Abstract:
Petroleum and its products undergo large-scale production, transportation, and storage which makes them prone to spills and leakages into the environment. Petroleum contamination in terrestrial environments, particularly soil bodies, is common and holds major consequences on food and crops, microbial communities, the atmosphere, the water sphere, public health and safety, and the soil itself, and therefore, requires immediate detection and assessment in case contamination is present.
In this study, hyperspectral imaging combined with advanced machine learning and deep learning methods are used to predict petroleum hydrocarbon contamination in soil. Hyperspectral imaging combines imaging and spectroscopy and can detect petroleum hydrocarbons using the characteristic absorption features in hydrocarbon reflectance spectra. Laboratory-prepared soil samples of three different soil types are contaminated with various petroleum hydrocarbons including crude oil, diesel, and gasoline. The resultant samples are scanned with a hyperspectral camera in a laboratory setup and then analyzed using gas chromatography to obtain the petroleum hydrocarbon assessment for control and model training.

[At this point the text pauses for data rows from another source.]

===== src/rtl/kbd_ram_writer.sv =====
// Keystroke to BRAM write controller: one registered write 1 cycle after each key strobe.
// No backpressure on keys; while busy (clear sweep) strobes are dropped silently.
module kbd_ram_writer #(
    parameter int              DATA_W    = 8,
    parameter int              ADDR_W    = 6,
    parameter int              DEPTH     = 64,
    parameter int              WRAP_MODE = 0,
    parameter logic [DATA_W-1:0] BKSP_CODE = 8'h66,
    parameter logic [DATA_W-1:0] CLR_CODE  = 8'h76
) (
    input  logic              clk,
    input  logic              rst,
    kbd_ram_writer_if.slave   bus,
    output logic [ADDR_W:0]   count,
    output logic              full,
    output logic              overflow,
    output logic              busy
);
    localparam logic [ADDR_W-1:0] LAST    = ADDR_W'(DEPTH - 1);
    localparam logic [ADDR_W:0]   DEPTH_C = (ADDR_W + 1)'(DEPTH);

    typedef enum logic {IDLE, CLEAR} state_t;

    state_t            state;
    logic [ADDR_W-1:0] wr_ptr;
    logic [ADDR_W-1:0] clr_ptr;
    logic [ADDR_W-1:0] nxt_ptr;
    logic [ADDR_W-1:0] prv_ptr;

    // Pointer arithmetic wraps at DEPTH, which need not be a power of two.
    assign nxt_ptr = (wr_ptr == LAST) ? '0 : wr_ptr + 1'b1;
    assign prv_ptr = (wr_ptr == '0) ? LAST : wr_ptr - 1'b1;
    assign full    = (count == DEPTH_C);

    always_ff @(posedge clk) begin
        if (rst) begin
            state            <= IDLE;
            wr_ptr           <= '0;
            clr_ptr          <= '0;
            count            <= '0;
            overflow         <= 1'b0;
            busy             <= 1'b0;
            bus.write_enable <= 1'b0;
            bus.address      <= '0;
            bus.write_data   <= '0;
        end else begin
            case (state)
                IDLE: begin
                    bus.write_enable <= 1'b0;
                    if (bus.key_ready) begin
                        if (bus.key_code == CLR_CODE) begin
                            state   <= CLEAR;
                            busy    <= 1'b1;
                            clr_ptr <= '0;
                        end else if (bus.key_code == BKSP_CODE) begin
                            if (count != '0) begin
                                wr_ptr           <= prv_ptr;
                                bus.write_enable <= 1'b1;
                                bus.address      <= prv_ptr;
                                bus.write_data   <= '0;
                                count            <= count - 1'b1;
                            end
                        end else if (count != DEPTH_C) begin
                            wr_ptr           <= nxt_ptr;
                            bus.write_enable <= 1'b1;
                            bus.address      <= wr_ptr;
                            bus.write_data   <= bus.key_code;
                            count            <= count + 1'b1;
                        end else if (WRAP_MODE != 0) begin
                            // Full in wrap mode: overwrite the oldest entry, count saturates.
                            wr_ptr           <= nxt_ptr;
                            bus.write_enable <= 1'b1;
                            bus.address      <= wr_ptr;
                            bus.write_data   <= bus.key_code;
                        end else begin
                            overflow <= 1'b1;
                        end
                    end
                end
                CLEAR: begin
                    bus.write_enable <= 1'b1;
                    bus.address      <= clr_ptr;
                    bus.write_data   <= '0;
                    if (clr_ptr == LAST) begin
                        state    <= IDLE;
                        busy     <= 1'b0;
                        wr_ptr   <= '0;
                        count    <= '0;
                        overflow <= 1'b0;
                    end else begin
                        clr_ptr <= clr_ptr + 1'b1;
                    end
                end
                default: state <= IDLE;
            endcase
        end
    end
endmodule


===== src/flat_wrapper.sv =====
// flat-port wrapper written by rule: the top's interface ports become plain ports
module kbd_ram_writer_flat 
#(
    parameter int              DATA_W    = 8,
    parameter int              ADDR_W    = 6,
    parameter int              DEPTH     = 64,
    parameter int              WRAP_MODE = 0,
    parameter logic [DATA_W-1:0] BKSP_CODE = 8'h66,
    parameter logic [DATA_W-1:0] CLR_CODE  = 8'h76
)
  (clk, rst, count, full, overflow, busy, bus_key_ready, bus_key_code, bus_write_enable, bus_address, bus_write_data);
  kbd_ram_writer_if #(.DATA_W(DATA_W), .ADDR_W(ADDR_W)) bus_i ();
  input  logic clk;
  input  logic rst;
  output logic [ADDR_W:0] count;
  output logic full;
  output logic overflow;
  output logic busy;
  input wire logic [$bits(bus_i.key_ready)-1:0] bus_key_ready;
  input wire logic [$bits(bus_i.key_code)-1:0] bus_key_code;
  output wire logic [$bits(bus_i.write_enable)-1:0] bus_write_enable;
  output wire logic [$bits(bus_i.address)-1:0] bus_address;
  output wire logic [$bits(bus_i.write_data)-1:0] bus_write_data;
  assign bus_i.key_ready = bus_key_ready;
  assign bus_i.key_code = bus_key_code;
  assign bus_write_enable = bus_i.write_enable;
  assign bus_address = bus_i.address;
  assign bus_write_data = bus_i.write_data;
  kbd_ram_writer #(.DATA_W(DATA_W), .ADDR_W(ADDR_W), .DEPTH(DEPTH), .WRAP_MODE(WRAP_MODE), .BKSP_CODE(BKSP_CODE), .CLR_CODE(CLR_CODE)) u_core (.clk(clk), .rst(rst), .bus(bus_i), .count(count), .full(full), .overflow(overflow), .busy(busy));
endmodule

===== config.mk =====
export PLATFORM = sky130hd
export DESIGN_NAME = kbd_ram_writer_flat
export DESIGN_NICKNAME = d
export VERILOG_FILES = /design/src/rtl/kbd_ram_writer_if.sv /design/src/rtl/kbd_ram_writer.sv /design/src/flat_wrapper.sv
export SDC_FILE = /design/constraint.sdc
export NUM_CORES = 1
export LEC_CHECK = 0
export ABC_AREA = 1
export ABC_CLOCK_PERIOD_IN_PS = 3400
export BUFFER_PORTS_ARGS = -buffer_cell sky130_fd_sc_hd__buf_2
export CAP_MARGIN = 40
export CORE_MARGIN = 2
export CORE_UTILIZATION = 28
export CTS_CLUSTER_DIAMETER = 100
export DETAILED_ROUTE_END_ITERATION = 8
export PLACE_DENSITY = 0.54
export SYNTH_ARGS = -nofsm -noshare
export SYNTH_HDL_FRONTEND = slang
export SYNTH_SLANG_ARGS = --single-unit

===== constraint.sdc =====
create_clock -name clk -period 3.4 [get_ports clk]
set_input_delay 0.51 -clock clk [delete_from_list [all_inputs] [get_ports clk]]
set_output_delay 0.51 -clock clk [all_outputs]
set_load 0.05 [all_outputs]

The data collected is used to train data-driven models for each soil type-petroleum hydrocarbon combination to predict, quantitatively, the amount of petroleum hydrocarbons present in the soil samples. The results show that the models were able to achieve excellent performance, reaching a R-Squared of 0.96 and RMSE of 600 mg/kg on testing data on a range of 0 to 10,000 mg/kg. The performance was heavily impacted by petroleum hydrocarbon and soil types. Gasoline models suffered to find a relation between input spectra and output contamination level whereas crude oil and diesel models performed better on that front due to their more sensitive spectral features. This study also tested taking selected spectral bands instead of the entire spectra as input to our models which improved the performance by regulating overfitting. XGB regressor machine learning model achieved a compromise between testing and training performance while also being simpler to train which is recommended for most spectral applications. Future work may include scrutinizing of various factors that may affect the performance of the models such as mixing contaminants, mixing different types of soil, and moisture content in the soil.